I lost weight after being hypnotised. Actually it wasn’t about the losing weight, it was about the complete freedom I experienced. At age 34, I went from being a severe food addict to being a normal person after three hypnotism sessions.
Vogue magazine had an article about hypnotists in London and I spotted it whilst in the Reception of some hairdresser or something, normally I wouldn’t read Vogue. One particular lady who worked out of a home in North London caught my eye. I saved my money and signed up for a few sessions.

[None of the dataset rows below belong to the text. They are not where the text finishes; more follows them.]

==> flow/design.v <==
module alu #(
    parameter INT_W  = 4,
    parameter FRAC_W = 6,
    parameter INST_W = 4,
    parameter DATA_W = INT_W + FRAC_W
)(
    input                     i_clk,
    input                     i_rst_n,
    input                     i_valid,
    input signed [DATA_W-1:0] i_data_a,
    input signed [DATA_W-1:0] i_data_b,
    input        [INST_W-1:0] i_inst,
    output                    o_valid,
    output       [DATA_W-1:0] o_data
);  
reg [DATA_W-1:0] o_data_w, o_data_r;
reg              o_valid_w, o_valid_r;
assign o_valid = o_valid_r;
assign o_data = o_data_r;
reg [9:0] o_data_t;  
wire signed [10:0] sum_temp;
assign sum_temp = {i_data_a[9],i_data_a} + {i_data_b[9],i_data_b};
wire signed [10:0] sub_temp;
assign sub_temp = {i_data_a[9],i_data_a} - {i_data_b[9],i_data_b};
wire signed [19:0] mult_temp;
wire signed [20:0] mult_rnd;
wire signed [14:0] mult_r;
assign mult_temp = i_data_a * i_data_b;
assign mult_rnd = $signed({mult_temp[19],mult_temp}) + $signed(21'd32);  
assign mult_r = mult_rnd[20:6];
wire signed [20:0] i_data_f;
wire signed [20:0] o_data_f;
wire signed [14:0] mult_f;
assign i_data_f = {{5{o_data_r[9]}},o_data_r,6'b0};
assign o_data_f = i_data_f + $signed({mult_temp[19],mult_temp}) + $signed(21'd32);
assign mult_f = o_data_f[20:6];
wire signed [10:0] tanh_pos;
wire signed [10:0] tanh_neg;
assign tanh_pos = ({i_data_a[9],i_data_a} + $signed(11'd33)) >>> 1;
assign tanh_neg = ({i_data_a[9],i_data_a} - $signed(11'd31)) >>> 1;
always@(*)begin
    o_data_t = 10'd0;
    case(i_inst)
        4'd0:begin  
            if (sum_temp > $signed(11'd511)) o_data_t = 10'b0111_1111_11;
            else if (sum_temp < $signed(-11'sd512)) o_data_t = 10'b1000_0000_00;
            else o_data_t = sum_temp[9:0];
        end
        4'd1:begin  
            if (sub_temp > $signed(11'd511)) o_data_t = 10'b0111_1111_11;
            else if (sub_temp < $signed(-11'sd512)) o_data_t = 10'b1000_0000_00;
            else o_data_t = sub_temp[9:0];
        end
        4'd2:begin  
            if (mult_r > $signed(15'd511)) o_data_t = 10'b0111_1111_11;
            else if (mult_r < $signed(-15'sd512)) o_data_t = 10'b1000_0000_00;
            else o_data_t = mult_r[9:0];
        end
        4'd3:begin  
            if (mult_f > $signed(15'd511)) o_data_t = 10'b0111_1111_11;
            else if (mult_f < $signed(-15'sd512)) o_data_t = 10'b1000_0000_00;
            else o_data_t = mult_f[9:0];
        end
        4'd4:begin  
            if(!i_data_a[9])begin
                if(i_data_a >= 10'b0001_1000_00) o_data_t = 10'b0001_0000_00;
                else if(i_data_a >= 10'b0000_1000_00) o_data_t = tanh_pos[9:0];
                else o_data_t = i_data_a;
            end
            else begin
                if(i_data_a >= 10'b1111_100000) o_data_t = i_data_a;
                else if(i_data_a >= 10'b1110_1000_00) o_data_t = tanh_neg[9:0];
                else o_data_t = 10'b1111_0000_00;
            end
        end
        4'd5:begin  
            o_data_t = i_data_a | (~i_data_b);
        end
        4'd6:begin  
            casez(i_data_a)
            10'b1???_????_??: o_data_t = 10'd0;
            10'b01??_????_??: o_data_t = 10'd1;
            10'b001?_????_??: o_data_t = 10'd2;
            10'b0001_????_??: o_data_t = 10'd3;
            10'b0000_1???_??: o_data_t = 10'd4;
            10'b0000_01??_??: o_data_t = 10'd5;
            10'b0000_001?_??: o_data_t = 10'd6;
            10'b0000_0001_??: o_data_t = 10'd7;
            10'b0000_0000_1?: o_data_t = 10'd8;
            10'b0000_0000_01: o_data_t = 10'd9;
            10'd0: o_data_t = 10'd10;
            endcase
        end
        4'd7:begin  
            casez(i_data_a)
            10'd0: o_data_t = 10'd0;
            10'b????_????_?1: o_data_t = 10'd0;
            10'b????_????_10: o_data_t = 10'd1;
            10'b????_???1_00: o_data_t = 10'd2;
            10'b????_??10_00: o_data_t = 10'd3;
            10'b????_?100_00: o_data_t = 10'd4;
            10'b????_1000_00: o_data_t = 10'd5;
            10'b???1_0000_00: o_data_t = 10'd6;
            10'b??10_0000_00: o_data_t = 10'd7;
            10'b?100_0000_00: o_data_t = 10'd8;
            10'b1000_0000_00: o_data_t = 10'd9;
            endcase
        end
        4'd8:begin  
            o_data_t = i_data_a[9] + i_data_a[8] +i_data_a[7] +i_data_a[6] +i_data_a[5] +i_data_a[4] +i_data_a[3] +i_data_a[2] +i_data_a[1] +i_data_a[0];
        end
        4'd9:begin  
            if(i_data_b == 10'd0) o_data_t = i_data_a;
            else if(i_data_b == 10'd1) o_data_t = {i_data_a[8:0],i_data_a[9]};
            else if(i_data_b == 10'd2) o_data_t = {i_data_a[7:0],i_data_a[9:8]};
            else if(i_data_b == 10'd3) o_data_t = {i_data_a[6:0],i_data_a[9:7]};
            else if(i_data_b == 10'd4) o_data_t = {i_data_a[5:0],i_data_a[9:6]};
            else if(i_data_b == 10'd5) o_data_t = {i_data_a[4:0],i_data_a[9:5]};
            else if(i_data_b == 10'd6) o_data_t = {i_data_a[3:0],i_data_a[9:4]};
            else if(i_data_b == 10'd7) o_data_t = {i_data_a[2:0],i_data_a[9:3]};
            else if(i_data_b == 10'd8) o_data_t = {i_data_a[1:0],i_data_a[9:2]};
            else   o_data_t = {i_data_a[0],i_data_a[9:1]};
        end
    endcase
end
always@(*) begin
    o_data_w = o_data_t;
    o_valid_w = (i_valid == 1'b1)? 1'b1:1'b0;
end
always@(posedge i_clk or negedge i_rst_n) begin
    if (!i_rst_n) begin
        o_data_r <= 'b0;
        o_valid_r <= 'b0;
    end 
    else begin
        if (i_valid) o_data_r <= o_data_w;
        o_valid_r <= o_valid_w;
    end
end
endmodule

She was very nice but what I remember was odd was that she didn’t have any credentials as a therapist. She just had a gift for putting people under, and then adding/changing something in their subconscious. To me this was odd because I had been going to therapists – and also Overeaters Anonymous (OA) – since I was 15 years old and they always had to be highly trained before being allowed to treat sick people. Looking back, I feel like I was lucky. She just happened to be a genuinely lovely person and it was safe to work with her. We counted down from 10 to 1 and got off an imaginary lift to a secret garden, and I did find a very old and strange memory from my childhood which I won’t share here. She then asked me to think about love. Something like that. Anyway I walked out of that house a free woman and it is a miracle that I still treasure almost 20 years later.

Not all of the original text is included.